Attention to detail and a commitment to delivering high-quality work.
Job Summary:
We are looking for a detail-oriented and technically skilled Data Integration Engineer to design, develop, and manage robust data integration solutions. The ideal candidate will have hands-on experience in integrating data across disparate systems, building ETL/ELT pipelines, and ensuring the accuracy, quality, and consistency of enterprise data. You will play a key role in enabling seamless data flow between systems to support business intelligence, analytics, and operational needs.
Key Responsibilities:
Integration Design & Development
• Design and implement data integration workflows between internal and external systems, including APIs, databases, SaaS applications, and cloud platforms.
• Develop and maintain scalable ETL/ELT pipelines for structured and unstructured data using tools like Informatica, Talend, SSIS, Apache NiFi, or custom Python/SQL scripts.
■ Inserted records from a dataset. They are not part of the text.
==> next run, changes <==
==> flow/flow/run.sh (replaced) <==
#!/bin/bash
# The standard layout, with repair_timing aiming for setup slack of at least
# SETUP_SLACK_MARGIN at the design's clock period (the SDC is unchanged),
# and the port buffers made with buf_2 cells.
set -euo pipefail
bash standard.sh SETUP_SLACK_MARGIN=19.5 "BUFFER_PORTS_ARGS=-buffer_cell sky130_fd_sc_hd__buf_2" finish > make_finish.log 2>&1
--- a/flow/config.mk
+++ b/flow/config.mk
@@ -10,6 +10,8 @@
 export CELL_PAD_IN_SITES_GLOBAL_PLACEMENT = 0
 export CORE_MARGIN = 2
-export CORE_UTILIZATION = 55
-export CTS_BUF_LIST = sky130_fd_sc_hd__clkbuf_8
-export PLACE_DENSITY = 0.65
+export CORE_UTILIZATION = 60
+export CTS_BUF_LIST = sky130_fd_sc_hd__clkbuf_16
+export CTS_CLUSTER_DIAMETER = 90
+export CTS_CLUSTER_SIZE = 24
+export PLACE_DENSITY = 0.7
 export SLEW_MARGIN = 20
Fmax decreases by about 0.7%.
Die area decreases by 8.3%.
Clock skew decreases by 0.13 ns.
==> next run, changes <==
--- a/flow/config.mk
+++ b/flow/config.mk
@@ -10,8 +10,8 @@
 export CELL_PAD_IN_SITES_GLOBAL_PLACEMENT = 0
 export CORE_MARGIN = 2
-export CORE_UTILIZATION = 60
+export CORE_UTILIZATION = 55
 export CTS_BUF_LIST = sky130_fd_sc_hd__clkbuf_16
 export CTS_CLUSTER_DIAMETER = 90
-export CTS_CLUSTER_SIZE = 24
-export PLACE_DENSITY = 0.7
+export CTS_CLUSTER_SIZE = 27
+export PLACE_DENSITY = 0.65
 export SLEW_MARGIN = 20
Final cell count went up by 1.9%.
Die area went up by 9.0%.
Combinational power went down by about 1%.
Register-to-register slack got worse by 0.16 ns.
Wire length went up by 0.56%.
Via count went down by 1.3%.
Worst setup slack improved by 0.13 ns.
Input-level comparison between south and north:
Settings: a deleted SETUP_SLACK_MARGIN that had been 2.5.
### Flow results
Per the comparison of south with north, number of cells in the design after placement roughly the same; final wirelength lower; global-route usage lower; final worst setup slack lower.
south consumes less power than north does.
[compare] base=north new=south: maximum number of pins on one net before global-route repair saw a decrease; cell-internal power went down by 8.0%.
Context: an optimization exercise on an open-source flow, tuned for small area, a short achievable clock period and few clock cycles. The choices shown serve that exercise and are no tape-out recipe. RTL that was checked went through simulation tests only; none was proved equivalent to the original. Power and IR drop assume default switching activity.

==> maple <==
==> flow/design.v <==
module c2b_rx (
    input  wire       clk,
    input  wire       rst,           
    input  wire       rx_valid,
    input  wire [8:0] rx_word,
    output wire       rx_ready,
    output wire       out_valid,
    output wire [7:0] out_data,
    output wire       out_sof,
    output wire       out_eof,
    output wire       err_crc,
    output wire       err_overrun
);
    localparam integer K  = 10;           
    localparam integer D  = 26;           
    localparam integer R  = K * D;        
    localparam integer IW = 4;            
    localparam integer PW = 5;            
    function [15:0] crc_byte;
        input [15:0] crc;
        input [7:0]  b;
        integer i;
        reg [15:0] c;
        begin
            c = crc ^ {b, 8'h00};
            for (i = 0; i < 8; i = i + 1)
                c = c[15] ? ((c << 1) ^ 16'h1021) : (c << 1);
            crc_byte = c;
        end
    endfunction
    reg  [7:0]   ring [0:R-1];
    reg  [K-1:0] wen;            
    reg  [7:0]   pw;             
    genvar gi;
    generate
        for (gi = 0; gi < R; gi = gi + 1) begin : g_ring
            if ((gi % D) == 1) begin : g_tap
                always @(posedge clk)
                    ring[gi] <= wen[gi / D] ? pw : ring[gi - 1];
            end else begin : g_pass
                always @(posedge clk)
                    ring[gi] <= ring[(gi + R - 1) % R];
            end
        end
    endgenerate
    reg        rst_q;
    reg        ready_r;
    reg        ovr_r, crc_r;     
    reg        open;             
    reg  [1:0] hcnt;             
    reg  [8:0] rem;              
    reg        nl;               
    reg        r2;               
    reg        pv;               
    reg        k_t;              
    reg        k_c;              
    reg        k_g;              
    reg        k_bad;            
    reg        k_m;              
    reg        k_d;              
    reg [15:0] crc;              
    reg        at;               
    reg        ac;               
    reg        fire;             
    reg [IW-1:0] ti, ci, hi;     
    reg [PW-1:0] tp, cp, hp;     
    reg  [8:0] occ;              
    reg  [8:0] avail;            
    reg        sp, sp2;          
    reg        ov_r, sof_r, eof_r;
    reg  [7:0] od_r;
    reg  [1:0] ohdr;             
    reg  [8:0] orem;             
    wire alT    = (tp == 0);
    wire alC    = (cp == 0);
    wire alH    = (hp == 0);
    wire t_end  = (tp == D - 1);
    wire c_end  = (cp == D - 1);
    wire h_end  = (hp == D - 1);
    wire commit = at & k_g & ~k_bad;
    wire rewind = at & k_g &  k_bad;
    wire adv    = at & ~rewind;          
    wire hold   = pv & ~(at | ac);
    function [IW+PW-1:0] pinc;
        input [IW-1:0] i;
        input [PW-1:0] p;
        begin
            if (p == D - 1)
                pinc = {(i == K - 1) ? {IW{1'b0}} : i + 1'b1, {PW{1'b0}}};
            else
                pinc = {i, p + 1'b1};
        end
    endfunction
    wire [IW+PW-1:0] t_inc = pinc(ti, tp);
    wire [IW+PW-1:0] c_inc = pinc(ci, cp);
    wire [IW+PW-1:0] h_inc = pinc(hi, hp);
    wire [IW+PW-1:0] n_t = adv ? {ti, tp} : rewind ? c_inc : ac ? {ci, cp} : t_inc;
    wire [IW+PW-1:0] n_c = commit ? {ti, tp} : c_inc;
    wire [IW+PW-1:0] n_h = fire ? {hi, hp} : h_inc;
    wire n_alT = adv ? alT : rewind ? c_end : ac ? alC : t_end;
    wire n_alC = commit ? alT : c_end;
    wire n_alH = fire ? alH : h_end;
    wire [8:0] occ_p = occ + 9'd1;
    wire [8:0] occ_m = occ - 9'd1;
    wire [8:0] av_p  = avail + 9'd1;
    wire [8:0] av_m  = avail - 9'd1;
    wire [8:0] n_occ = adv    ? (fire ? occ   : occ_p) :
                       ac     ? (fire ? avail : av_p)  :
                       rewind ? (fire ? av_m  : avail) :
                                (fire ? occ_m : occ);
    wire [8:0] n_avail = commit ? (fire ? occ : occ_p) : (fire ? av_m : avail);
    wire n_sp = (at | ac) ? sp2 : sp;
    wire acc_i  = rx_valid & ~rst_q & ~hold;
    wire acc    = acc_i & ~rst;
    wire mk     = rx_word[8];
    wire [7:0] b = rx_word[7:0];
    wire ovr    = ~mk & ~open;
    wire lo_ok  = (b == crc[7:0]) & (pw == crc[15:8]);
    wire n_pv   = (acc_i & ~ovr) | hold;
    wire n_kt   = acc_i ? ~(mk & open) : k_t;
    wire n_kc   = acc_i ?  (mk & open) : k_c;
    wire n_at   = n_pv & n_kt & n_alT & n_sp;
    wire n_ac   = n_pv & n_kc & n_alC & n_sp;
    integer k;
    always @(posedge clk) begin
        rst_q   <= rst;
        ready_r <= ~rst & (rst_q | ~n_pv | n_at | n_ac);
        ovr_r   <= acc & ovr;
        crc_r   <= acc & ~mk & nl & ~lo_ok;
        if (acc_i) begin
            pw    <= b;
            k_m   <= mk;
            k_c   <= mk & open;
            k_t   <= ~(mk & open);
            k_g   <= ~mk & nl;
            k_bad <= ~lo_ok;
            k_d   <= ~mk & ~r2 & ~nl;
            if (mk) begin
                open <= 1'b1; hcnt <= 2'd1; nl <= 1'b0; r2 <= 1'b0;
            end else if (open) begin
                if (nl) begin
                    open <= 1'b0; nl <= 1'b0;
                end else if (hcnt == 2'd1) begin
                    hcnt <= 2'd2;
                end else if (hcnt == 2'd2) begin
                    hcnt <= 2'd3;
                    rem  <= {1'b0, b} + 9'd2;
                    r2   <= (b == 8'd0);
                end else begin
                    rem  <= rem - 9'd1;
                    nl   <= r2;
                    r2   <= (rem == 9'd3);
                end
            end
        end
        if ((at | ac) & (k_m | k_d))
            crc <= crc_byte(crc & {16{~k_m}}, pw);
        for (k = 0; k < K; k = k + 1)
            if (hi == k) od_r <= ring[k * D];
        sof_r <= fire & (ohdr == 2'd0);
        eof_r <= fire & (ohdr == 2'd3) & (orem == 9'd1);
        ov_r  <= fire & ~rst & ~rst_q;
        if (fire) begin
            if (ohdr == 2'd2) begin
                for (k = 0; k < K; k = k + 1)
                    if (hi == k) orem <= {1'b0, ring[k * D]} + 9'd2;
            end else begin
                orem <= orem - 9'd1;
            end
        end
        if (rst_q) begin
            pv    <= 1'b0;
            at    <= 1'b0;
            ac    <= 1'b0;
            wen   <= {K{1'b0}};
            fire  <= 1'b0;
            open  <= 1'b0;
            nl    <= 1'b0;
            r2    <= 1'b0;
            hcnt  <= 2'd0;
            ti <= 0; tp <= 0; ci <= 0; cp <= 0; hi <= 0; hp <= 0;
            occ   <= 9'd0;
            avail <= 9'd0;
            sp    <= 1'b1;
            sp2   <= 1'b1;
            ohdr  <= 2'd0;
        end else begin
            pv    <= n_pv;
            at    <= n_at;
            ac    <= n_ac;
            for (k = 0; k < K; k = k + 1)
                wen[k] <= (n_at & (n_t[IW+PW-1:PW] == k)) | (n_ac & (n_c[IW+PW-1:PW] == k));
            fire  <= (n_avail != 9'd0) & n_alH;
            {ti, tp} <= n_t;
            {ci, cp} <= n_c;
            {hi, hp} <= n_h;
            occ   <= n_occ;
            avail <= n_avail;
            sp    <= (n_occ <= R - 1);
            sp2   <= (n_occ <= R - 2);
            if (fire & ((ohdr != 2'd3) | (orem == 9'd1)))
                ohdr <= ohdr + 2'd1;
        end
    end
    assign rx_ready    = ready_r;
    assign out_valid   = ov_r;
    assign out_data    = od_r;
    assign out_sof     = sof_r;
    assign out_eof     = eof_r;
    assign err_overrun = ovr_r;
    assign err_crc     = crc_r;
endmodule
==> flow/flow/run.sh <==
#!/bin/bash
# Standard layout (the standard.sh: ORFS synthesis through finish), with
# the port buffers made of plain buffers instead of the delay cells that
# buffer_ports picks by default, and timing repair aimed 6 ns below the
# clock period.
set -euo pipefail
export BUFFER_PORTS_ARGS="-buffer_cell sky130_fd_sc_hd__buf_4"
export SETUP_SLACK_MARGIN=6
bash standard.sh > standard.log 2>&1
==> flow/standard.sh <==
#!/bin/bash
# synth_recipe.tcl (not shown) runs the flow's synth.tcl, then flattens the netlist and writes it again
# the make line also repeats each setting of config.mk as NAME=value (left out here)
make -C /OpenROAD-flow-scripts/flow DESIGN_CONFIG=/design/flow/config.mk WORK_HOME=/design/flow/orfs CLKGATE_MAP_FILE= SYNTH_SCRIPT=/design/flow/synth_recipe.tcl "${@:-finish}"
==> flow/config.mk <==
export PLATFORM = sky130hd
export DESIGN_NAME = c2b_rx
export DESIGN_NICKNAME = c2b_rx
export VERILOG_FILES = /design/flow/design.v
export SDC_FILE = /design/flow/constraint.sdc
export NUM_CORES = 4
export LEC_CHECK = 0
export CAP_MARGIN = 20
export CORE_MARGIN = 2
export CORE_UTILIZATION = 65
export CTS_CLUSTER_DIAMETER = 60
export CTS_CLUSTER_SIZE = 28
export PLACE_DENSITY = 0.75
export SLEW_MARGIN = 20
==> flow/constraint.sdc <==
create_clock -name core_clock -period 9.0 [get_ports {clk}]
set_input_delay 1.8000 -clock core_clock [delete_from_list [all_inputs] [get_ports {clk}]]
set_output_delay 1.8000 -clock core_clock [all_outputs]
set_load 0.01 [all_outputs]
==> inputs of raven, as changes to maple <==
==> flow/design.v, changed modules only <==
module c2b_rx (
    input  wire       clk,
    input  wire       rst,           
    input  wire       rx_valid,
    input  wire [8:0] rx_word,
    output wire       rx_ready,
    output wire       out_valid,
    output wire [7:0] out_data,
    output wire       out_sof,
    output wire       out_eof,
    output wire       err_crc,
    output wire       err_overrun
);
    localparam integer K  = 13;           
    localparam integer D  = 20;           
    localparam integer R  = K * D;        
    localparam integer IW = 4;            
    localparam integer PW = 5;            
    function [15:0] crc_byte;
        input [15:0] crc;
        input [7:0]  b;
        integer i;
        reg [15:0] c;
        begin
            c = crc ^ {b, 8'h00};
            for (i = 0; i < 8; i = i + 1)
                c = c[15] ? ((c << 1) ^ 16'h1021) : (c << 1);
            crc_byte = c;
        end
    endfunction
    reg  [7:0]   ring [0:R-1];
    wire [K-1:0] wen;            
    reg  [7:0]   pw;             
    genvar gi;
    generate
        for (gi = 0; gi < R; gi = gi + 1) begin : g_ring
            if ((gi % D) == 1) begin : g_tap
                always @(posedge clk)
                    ring[gi] <= wen[gi / D] ? pw : ring[gi - 1];
            end else begin : g_pass
                always @(posedge clk)
                    ring[gi] <= ring[(gi + R - 1) % R];
            end
        end
    endgenerate
    reg        rst_q;
    reg        ready_r;
    reg        ovr_r, crc_r;     
    reg        open;             
    reg  [1:0] hcnt;             
    reg  [8:0] rem;              
    reg        nl;               
    reg        r2;               
    reg        pv;               
    reg        k_t;              
    reg        k_c;              
    reg        k_g;              
    reg        k_bad;            
    reg        k_m;              
    reg        k_d;              
    reg [15:0] crc;              
    reg        at;               
    reg        ac;               
    reg        fire;             
    reg [IW-1:0] ti, ci, hi;     
    reg [PW-1:0] tp, cp, hp;     
    reg  [8:0] occ;              
    reg  [8:0] avail;            
    reg        sp, sp2;          
    reg        ov_r, sof_r, eof_r;
    reg  [7:0] od_r;
    reg  [1:0] ohdr;             
    reg  [8:0] orem;             
    wire alT    = (tp == 0);
    wire alC    = (cp == 0);
    wire alH    = (hp == 0);
    wire t_end  = (tp == D - 1);
    wire c_end  = (cp == D - 1);
    wire h_end  = (hp == D - 1);
    wire commit = at & k_g & ~k_bad;
    wire rewind = at & k_g &  k_bad;
    wire adv    = at & ~rewind;          
    wire hold   = pv & ~(at | ac);
    generate
        for (gi = 0; gi < K; gi = gi + 1) begin : g_wen
            assign wen[gi] = (at & (ti == gi)) | (ac & (ci == gi));
        end
    endgenerate
    function [IW+PW-1:0] pinc;
        input [IW-1:0] i;
        input [PW-1:0] p;
        begin
            if (p == D - 1)
                pinc = {(i == K - 1) ? {IW{1'b0}} : i + 1'b1, {PW{1'b0}}};
            else
                pinc = {i, p + 1'b1};
        end
    endfunction
    wire [IW+PW-1:0] t_inc = pinc(ti, tp);
    wire [IW+PW-1:0] c_inc = pinc(ci, cp);
    wire [IW+PW-1:0] h_inc = pinc(hi, hp);
    wire [IW+PW-1:0] n_t = adv ? {ti, tp} : rewind ? c_inc : ac ? {ci, cp} : t_inc;
    wire [IW+PW-1:0] n_c = commit ? {ti, tp} : c_inc;
    wire [IW+PW-1:0] n_h = fire ? {hi, hp} : h_inc;
    wire n_alT = adv ? alT : rewind ? c_end : ac ? alC : t_end;
    wire n_alC = commit ? alT : c_end;
    wire n_alH = fire ? alH : h_end;
    wire [8:0] occ_p = occ + 9'd1;
    wire [8:0] occ_m = occ - 9'd1;
    wire [8:0] av_p  = avail + 9'd1;
    wire [8:0] av_m  = avail - 9'd1;
    wire [8:0] n_occ = adv    ? (fire ? occ   : occ_p) :
                       ac     ? (fire ? avail : av_p)  :
                       rewind ? (fire ? av_m  : avail) :
                                (fire ? occ_m : occ);
    wire [8:0] n_avail = commit ? (fire ? occ : occ_p) : (fire ? av_m : avail);
    wire n_sp = (at | ac) ? sp2 : sp;
    wire acc_i  = rx_valid & ~rst_q & ~hold;
    wire acc    = acc_i & ~rst;
    wire mk     = rx_word[8];
    wire [7:0] b = rx_word[7:0];
    wire ovr    = ~mk & ~open;
    wire lo_ok  = (b == crc[7:0]) & (pw == crc[15:8]);
    wire n_pv   = (acc_i & ~ovr) | hold;
    wire n_kt   = acc_i ? ~(mk & open) : k_t;
    wire n_kc   = acc_i ?  (mk & open) : k_c;
    wire n_at   = n_pv & n_kt & n_alT & n_sp;
    wire n_ac   = n_pv & n_kc & n_alC & n_sp;
    integer k;
    reg [7:0] tap_rd;
    always @(*) begin
        tap_rd = 8'd0;
        for (k = 0; k < K; k = k + 1)
            tap_rd = tap_rd | (ring[k * D] & {8{hi == k}});
    end
    always @(posedge clk) begin
        rst_q   <= rst;
        ready_r <= ~rst & (rst_q | ~n_pv | n_at | n_ac);
        ovr_r   <= acc & ovr;
        crc_r   <= acc & ~mk & nl & ~lo_ok;
        if (acc_i) begin
            pw    <= b;
            k_m   <= mk;
            k_c   <= mk & open;
            k_t   <= ~(mk & open);
            k_g   <= ~mk & nl;
            k_bad <= ~lo_ok;
            k_d   <= ~mk & ~r2 & ~nl;
            if (mk) begin
                open <= 1'b1; hcnt <= 2'd1; nl <= 1'b0; r2 <= 1'b0;
            end else if (open) begin
                if (nl) begin
                    open <= 1'b0; nl <= 1'b0;
                end else if (hcnt == 2'd1) begin
                    hcnt <= 2'd2;
                end else if (hcnt == 2'd2) begin
                    hcnt <= 2'd3;
                    rem  <= {1'b0, b};
                    r2   <= (b == 8'd0);
                end else begin
                    rem  <= rem - 9'd1;
                    nl   <= r2;
                    r2   <= (rem == 9'd1);
                end
            end
        end
        if ((at | ac) & (k_m | k_d))
            crc <= crc_byte(crc & {16{~k_m}}, pw);
        od_r  <= tap_rd;
        sof_r <= fire & (ohdr == 2'd0);
        eof_r <= fire & (ohdr == 2'd3) & (&orem);
        ov_r  <= fire & ~rst & ~rst_q;
        if (fire) begin
            if (ohdr == 2'd2) begin
                orem <= {1'b0, tap_rd};
            end else begin
                orem <= orem - 9'd1;
            end
        end
        if (rst_q) begin
            pv    <= 1'b0;
            at    <= 1'b0;
            ac    <= 1'b0;
            fire  <= 1'b0;
            open  <= 1'b0;
            nl    <= 1'b0;
            r2    <= 1'b0;
            hcnt  <= 2'd0;
            ti <= 0; tp <= 0; ci <= 0; cp <= 0; hi <= 0; hp <= 0;
            occ   <= 9'd0;
            avail <= 9'd0;
            sp    <= 1'b1;
            sp2   <= 1'b1;
            ohdr  <= 2'd0;
        end else begin
            pv    <= n_pv;
            at    <= n_at;
            ac    <= n_ac;
            fire  <= (n_avail != 9'd0) & n_alH;
            {ti, tp} <= n_t;
            {ci, cp} <= n_c;
            {hi, hp} <= n_h;
            occ   <= n_occ;
            avail <= n_avail;
            sp    <= (n_occ <= R - 1);
            sp2   <= (n_occ <= R - 2);
            if (fire & ((ohdr != 2'd3) | (&orem)))
                ohdr <= ohdr + 2'd1;
        end
    end
    assign rx_ready    = ready_r;
    assign out_valid   = ov_r;
    assign out_data    = od_r;
    assign out_sof     = sof_r;
    assign out_eof     = eof_r;
    assign err_overrun = ovr_r;
    assign err_crc     = crc_r;
endmodule
==> flow/flow/run.sh (replaced) <==
#!/bin/bash
# Standard layout (the standard.sh: ORFS synthesis through finish), with
# the port buffers made of plain buffers instead of the delay cells that
# buffer_ports picks by default, timing repair aimed 6.3 ns below the clock
# period, and clock tree synthesis without dummy loads.
set -euo pipefail
export BUFFER_PORTS_ARGS="-buffer_cell sky130_fd_sc_hd__buf_4"
export SETUP_SLACK_MARGIN=6.3
export CTS_ARGS="-sink_clustering_enable -repair_clock_nets -sink_clustering_size 28 -sink_clustering_max_diameter 60 -dont_use_dummy_load"
bash standard.sh > standard.log 2>&1
==> comparison table <==
Status: raven timing/DRC/antenna clean; maple timing/DRC/antenna clean
ClkCell Share: raven 4.57%; maple 5.88%
Worst IR Drop VDD: raven 0.250 mV; maple 0.261 mV
Clock sink total: raven 2201; maple 2211
Worst path max stage delay: raven 370 ps; maple 470 ps
Worst setup path start: raven od_r[4]$_DFF_P_; maple od_r[2]$_DFFE_PP_
RR Endpoint: raven ring[141][5]$_DFF_P_; maple orem[6]$_DFFE_PP_
Fraction of area in registers: raven 81.4%; maple 80.3%
Sequential Power Share: raven 67.4%; maple 64.3%
Wire length after detailed routing: raven 78500 um; maple 84800 um
Worst hold endpoint: raven ring[23][3]$_DFF_P_; maple ring[133][2]$_DFF_P_
Share of the core filled with cells in the final layout: raven 70.8%; maple 71.8%
Nonclk inv count: raven 38; maple 35
Synthesized-area fraction occupied by ao, oa, aoi and oai cells: raven 2.92%; maple 2.87%
Portion of netlist area occupied by mux cells: raven 2.99%; maple 2.24%
Area of the mapped netlist: raven 50800 um^2; maple 51200 um^2
Power dissipated in sequential cells: raven 0.00979 W; maple 0.00984 W
Power Density: raven 265 nW/um^2; maple 274 nW/um^2
Part of the Yosys area used for sequential elements: raven 87.7%; maple 87.4%
Die X-Extent: raven 283 um; maple 285 um
Power spent charging and discharging nets: raven 0.00274 W; maple 0.00312 W
Initial antenna violation count: raven 0; maple 8
R2R cell count: raven 5; maple 7
Buffering overhead: raven 0.729%; maple 0.498%
Aggregate global-route resource usage: raven 19.6%; maple 21.1%
Area used by multi-input combinational logic: raven 5840 um^2; maple 5990 um^2
Testbench counts of raven, summed over its fixed seeds: cycles 65,954.
The RTL of maple was laid out without a check of its function.

-- re-timing with driven ports --
No port has a modelled driver above. Below, the same layouts with a new extraction and two added sets of constraints.
Step 1: set_driving_cell puts a clkbuf_16 on clk and a buf_2 on each other input, an assumption about the parent block.
Step 2 times the ports against the registers' clock, not the clock port: input delays grow and output delays shrink by t, the midpoint of the rising clock arrivals with the driver on.
a / b / c = ideal ports / drivers / drivers and shift; a / b = the first two.
| run | t, ns | setup WS [ns] | worst setup path after step 2 | clock arrival spread, ns |
|---|---|---|---|---|
| maple | 0.742 | 5.885 / 5.819 / 5.533 | input to register | 0.072 / 0.072 |
| raven | 0.714 | 6.034 / 5.970 / 5.720 | input to register | 0.112 / 0.113 |
After both steps setup and hold are still met in every run listed. The setup slack of maple, which loses most, moves by -0.066 ns with the drivers and by -0.352 ns with both steps.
• Build and manage real-time and batch data pipelines leveraging technologies like Kafka, Spark Streaming,.
Data Quality & Governance
• Ensure high data quality, accuracy, and consistency during data ingestion and transformation.
• Implement data validation, cleansing, deduplication, and monitoring mechanisms.
• Contribute to metadata management, data lineage, and data catalog initiatives.
Collaboration & Troubleshooting
• Collaborate with data engineers, business analysts, data scientists, and application teams to understand integration needs and deliver effective solutions.
• Troubleshoot and resolve data integration and pipeline issues in a timely manner.
• Provide documentation and knowledge transfer for developed solutions.
Platform & Infrastructure Support
• Support data movement across hybrid environments (on-prem, cloud, third-party systems).
• Work with DevOps or platform teams to ensure scalability, security, and performance of data integration infrastructure.
Qualifications:
• Bachelor’s degree in Computer Science, Information Systems, Engineering, or a related field.
• 4–8 years of experience in data integration, data engineering, with strong ETL and SQL.
• Strong experience with integration tools such as Informatica, Talend, MuleSoft, SSIS, or Boomi.
• Proficient in SQL, Python, and scripting for data manipulation and automation.
• Experience with cloud data platforms (GCP) and services such as Google Cloud Dataflow.
• Familiarity with REST/SOAP APIs, JSON, XML, and flat file integrations.
Preferred Skills:
• Experience with message queues or data streaming platforms (Kafka, RabbitMQ, Kinesis).
• Understanding of data warehousing concepts and tools (e.g., Snowflake, Redshift, BigQuery).
• Knowledge of data security, privacy, and compliance best practices (HIPAA, GDPR, etc.).
• Prior experience in industries like healthcare, fintech, or e-commerce is a plus.
Soft Skills:
• Strong problem-solving and debugging skills.
• Excellent communication and collaboration abilities.
• Ability to manage multiple priorities and deliver in a fast-paced environment.
Attention to detail and a commitment to delivering high-quality work.